▶ [Task description]: Retrieve all lines below that have the string "constraint".

▶ [Dataset entries]:
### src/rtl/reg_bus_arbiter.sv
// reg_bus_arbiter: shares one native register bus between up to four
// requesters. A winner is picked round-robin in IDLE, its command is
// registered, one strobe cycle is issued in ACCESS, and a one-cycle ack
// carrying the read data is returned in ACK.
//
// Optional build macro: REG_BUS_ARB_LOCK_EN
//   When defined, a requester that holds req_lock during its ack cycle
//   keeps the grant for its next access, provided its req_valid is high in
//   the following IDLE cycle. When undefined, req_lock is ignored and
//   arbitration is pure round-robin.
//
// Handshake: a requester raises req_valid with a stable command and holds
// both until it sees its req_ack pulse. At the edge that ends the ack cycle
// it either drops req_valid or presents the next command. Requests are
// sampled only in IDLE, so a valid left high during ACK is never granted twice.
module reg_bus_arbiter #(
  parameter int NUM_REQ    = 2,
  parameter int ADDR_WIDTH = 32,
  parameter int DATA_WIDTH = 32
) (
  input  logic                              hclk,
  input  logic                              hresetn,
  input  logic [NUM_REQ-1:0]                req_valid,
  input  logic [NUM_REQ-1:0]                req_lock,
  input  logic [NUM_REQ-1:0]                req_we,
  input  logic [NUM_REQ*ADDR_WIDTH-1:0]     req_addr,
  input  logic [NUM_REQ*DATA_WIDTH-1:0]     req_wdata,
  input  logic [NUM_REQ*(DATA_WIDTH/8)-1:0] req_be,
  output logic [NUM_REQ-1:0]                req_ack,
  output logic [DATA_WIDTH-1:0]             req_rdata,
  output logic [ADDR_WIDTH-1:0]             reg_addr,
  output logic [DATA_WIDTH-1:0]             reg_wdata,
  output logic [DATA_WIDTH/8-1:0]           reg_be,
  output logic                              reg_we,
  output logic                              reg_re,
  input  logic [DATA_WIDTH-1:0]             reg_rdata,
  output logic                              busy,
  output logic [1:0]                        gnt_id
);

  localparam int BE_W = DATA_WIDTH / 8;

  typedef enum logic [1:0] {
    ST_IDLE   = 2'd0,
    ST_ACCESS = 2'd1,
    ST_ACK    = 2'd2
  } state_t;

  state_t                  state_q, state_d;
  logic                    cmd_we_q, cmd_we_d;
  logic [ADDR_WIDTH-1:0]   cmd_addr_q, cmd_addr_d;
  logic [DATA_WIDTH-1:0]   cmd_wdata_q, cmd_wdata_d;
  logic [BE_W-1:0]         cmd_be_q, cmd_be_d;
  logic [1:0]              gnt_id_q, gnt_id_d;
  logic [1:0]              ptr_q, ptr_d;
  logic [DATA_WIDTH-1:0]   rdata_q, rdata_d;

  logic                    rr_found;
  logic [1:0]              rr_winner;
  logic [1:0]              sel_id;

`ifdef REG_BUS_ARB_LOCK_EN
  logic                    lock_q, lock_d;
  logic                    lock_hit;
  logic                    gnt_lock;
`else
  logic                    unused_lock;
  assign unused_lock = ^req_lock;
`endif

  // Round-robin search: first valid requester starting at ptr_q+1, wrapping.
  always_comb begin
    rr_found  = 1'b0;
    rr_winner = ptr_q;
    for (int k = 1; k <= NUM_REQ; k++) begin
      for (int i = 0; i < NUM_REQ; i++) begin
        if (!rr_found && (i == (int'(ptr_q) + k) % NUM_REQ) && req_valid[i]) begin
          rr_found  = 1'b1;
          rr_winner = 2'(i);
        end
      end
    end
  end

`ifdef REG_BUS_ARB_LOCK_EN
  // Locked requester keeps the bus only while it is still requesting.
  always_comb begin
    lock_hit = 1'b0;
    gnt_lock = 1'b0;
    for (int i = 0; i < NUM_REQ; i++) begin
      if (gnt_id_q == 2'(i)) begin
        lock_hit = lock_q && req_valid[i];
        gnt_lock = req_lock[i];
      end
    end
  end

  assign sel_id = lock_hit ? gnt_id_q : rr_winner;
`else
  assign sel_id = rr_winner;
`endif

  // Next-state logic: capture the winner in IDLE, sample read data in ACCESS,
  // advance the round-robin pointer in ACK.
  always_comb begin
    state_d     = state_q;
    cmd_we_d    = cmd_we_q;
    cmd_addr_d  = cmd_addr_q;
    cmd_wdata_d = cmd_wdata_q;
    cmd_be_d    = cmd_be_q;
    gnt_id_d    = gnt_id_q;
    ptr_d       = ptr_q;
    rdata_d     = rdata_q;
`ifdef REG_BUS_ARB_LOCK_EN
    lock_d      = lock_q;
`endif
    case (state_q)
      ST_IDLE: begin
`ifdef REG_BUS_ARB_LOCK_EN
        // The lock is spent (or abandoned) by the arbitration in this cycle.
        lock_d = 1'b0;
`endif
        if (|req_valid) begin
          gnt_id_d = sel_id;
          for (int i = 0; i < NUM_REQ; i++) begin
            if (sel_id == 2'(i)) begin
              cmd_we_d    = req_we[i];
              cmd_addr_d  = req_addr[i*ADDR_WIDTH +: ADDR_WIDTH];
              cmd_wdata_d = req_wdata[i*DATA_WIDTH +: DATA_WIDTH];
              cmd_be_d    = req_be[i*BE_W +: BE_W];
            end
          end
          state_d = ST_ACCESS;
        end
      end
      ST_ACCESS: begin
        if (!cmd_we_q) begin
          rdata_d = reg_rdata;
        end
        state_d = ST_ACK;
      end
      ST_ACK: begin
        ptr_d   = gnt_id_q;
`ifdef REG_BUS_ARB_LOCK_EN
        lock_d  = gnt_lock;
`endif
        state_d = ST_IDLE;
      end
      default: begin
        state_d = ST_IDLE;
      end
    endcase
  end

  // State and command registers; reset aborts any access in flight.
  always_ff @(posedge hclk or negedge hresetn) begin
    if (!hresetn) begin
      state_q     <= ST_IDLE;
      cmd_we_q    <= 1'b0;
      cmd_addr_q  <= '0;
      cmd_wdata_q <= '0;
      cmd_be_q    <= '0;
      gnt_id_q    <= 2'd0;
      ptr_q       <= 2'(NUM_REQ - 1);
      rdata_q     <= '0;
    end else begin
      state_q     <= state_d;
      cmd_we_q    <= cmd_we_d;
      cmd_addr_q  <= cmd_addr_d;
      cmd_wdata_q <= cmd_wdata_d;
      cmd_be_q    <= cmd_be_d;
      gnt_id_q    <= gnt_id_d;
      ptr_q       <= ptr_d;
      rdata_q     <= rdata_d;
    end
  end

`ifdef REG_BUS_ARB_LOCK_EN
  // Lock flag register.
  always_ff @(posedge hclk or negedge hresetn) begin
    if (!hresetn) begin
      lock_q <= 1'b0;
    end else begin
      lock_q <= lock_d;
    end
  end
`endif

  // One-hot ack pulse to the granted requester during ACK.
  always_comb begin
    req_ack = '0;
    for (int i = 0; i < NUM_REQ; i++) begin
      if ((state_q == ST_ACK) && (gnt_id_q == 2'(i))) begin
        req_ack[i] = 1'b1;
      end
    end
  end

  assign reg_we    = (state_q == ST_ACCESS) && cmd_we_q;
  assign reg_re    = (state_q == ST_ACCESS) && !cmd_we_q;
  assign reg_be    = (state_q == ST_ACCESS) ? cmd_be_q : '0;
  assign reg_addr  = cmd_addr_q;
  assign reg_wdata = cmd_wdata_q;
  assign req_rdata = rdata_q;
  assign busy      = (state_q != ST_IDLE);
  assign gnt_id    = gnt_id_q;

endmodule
* * *
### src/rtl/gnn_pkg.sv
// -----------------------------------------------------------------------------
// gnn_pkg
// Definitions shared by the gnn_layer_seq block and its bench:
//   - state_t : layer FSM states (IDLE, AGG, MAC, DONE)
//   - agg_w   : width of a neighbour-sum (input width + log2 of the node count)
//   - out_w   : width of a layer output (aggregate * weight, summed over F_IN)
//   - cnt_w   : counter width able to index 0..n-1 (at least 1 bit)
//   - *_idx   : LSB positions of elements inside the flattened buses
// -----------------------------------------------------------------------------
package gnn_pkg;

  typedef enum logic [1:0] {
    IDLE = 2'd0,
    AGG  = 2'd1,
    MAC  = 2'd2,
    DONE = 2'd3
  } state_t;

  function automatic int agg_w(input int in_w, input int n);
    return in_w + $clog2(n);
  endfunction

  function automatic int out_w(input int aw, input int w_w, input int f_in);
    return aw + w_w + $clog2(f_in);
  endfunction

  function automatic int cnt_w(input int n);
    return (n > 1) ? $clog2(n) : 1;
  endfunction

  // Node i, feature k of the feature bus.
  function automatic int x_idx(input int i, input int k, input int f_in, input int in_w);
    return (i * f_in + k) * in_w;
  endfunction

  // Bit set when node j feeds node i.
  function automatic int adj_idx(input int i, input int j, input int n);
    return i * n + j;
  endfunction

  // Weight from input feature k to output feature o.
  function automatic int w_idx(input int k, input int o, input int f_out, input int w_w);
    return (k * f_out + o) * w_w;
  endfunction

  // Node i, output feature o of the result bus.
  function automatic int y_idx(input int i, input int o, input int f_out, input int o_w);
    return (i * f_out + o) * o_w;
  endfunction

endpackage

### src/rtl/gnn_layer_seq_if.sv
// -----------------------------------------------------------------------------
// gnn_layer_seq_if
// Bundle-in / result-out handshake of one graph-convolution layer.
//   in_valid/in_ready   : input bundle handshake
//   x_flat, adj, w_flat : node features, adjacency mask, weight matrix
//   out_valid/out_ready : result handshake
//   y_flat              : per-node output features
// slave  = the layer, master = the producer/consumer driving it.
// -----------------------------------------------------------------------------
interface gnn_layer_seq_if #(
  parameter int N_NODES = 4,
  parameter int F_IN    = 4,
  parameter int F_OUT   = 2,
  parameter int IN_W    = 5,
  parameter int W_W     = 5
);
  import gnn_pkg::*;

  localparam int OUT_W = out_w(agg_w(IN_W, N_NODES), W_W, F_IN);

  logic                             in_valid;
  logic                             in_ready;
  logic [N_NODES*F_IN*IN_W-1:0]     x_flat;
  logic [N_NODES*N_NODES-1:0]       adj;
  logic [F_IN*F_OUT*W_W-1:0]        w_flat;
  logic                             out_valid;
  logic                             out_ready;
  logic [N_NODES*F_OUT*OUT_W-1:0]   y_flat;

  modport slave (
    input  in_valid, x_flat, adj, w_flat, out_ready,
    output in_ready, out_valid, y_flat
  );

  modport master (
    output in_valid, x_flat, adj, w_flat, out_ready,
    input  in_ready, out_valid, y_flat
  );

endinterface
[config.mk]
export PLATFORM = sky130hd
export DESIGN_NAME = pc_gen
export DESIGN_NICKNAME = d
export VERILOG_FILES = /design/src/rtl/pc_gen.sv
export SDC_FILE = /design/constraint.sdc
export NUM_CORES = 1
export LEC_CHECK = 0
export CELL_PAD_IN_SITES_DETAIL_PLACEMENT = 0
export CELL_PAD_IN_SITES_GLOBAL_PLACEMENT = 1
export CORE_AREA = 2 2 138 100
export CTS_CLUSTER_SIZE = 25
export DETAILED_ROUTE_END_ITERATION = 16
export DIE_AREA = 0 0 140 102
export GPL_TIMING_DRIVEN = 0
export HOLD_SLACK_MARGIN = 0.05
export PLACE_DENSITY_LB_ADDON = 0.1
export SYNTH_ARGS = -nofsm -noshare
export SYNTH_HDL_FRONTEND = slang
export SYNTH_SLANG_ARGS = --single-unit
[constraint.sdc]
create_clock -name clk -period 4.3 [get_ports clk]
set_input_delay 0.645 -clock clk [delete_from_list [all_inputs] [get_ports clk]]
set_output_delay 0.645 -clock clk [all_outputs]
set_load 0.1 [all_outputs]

▶ [Result]:
export SDC_FILE = /design/constraint.sdc
[constraint.sdc]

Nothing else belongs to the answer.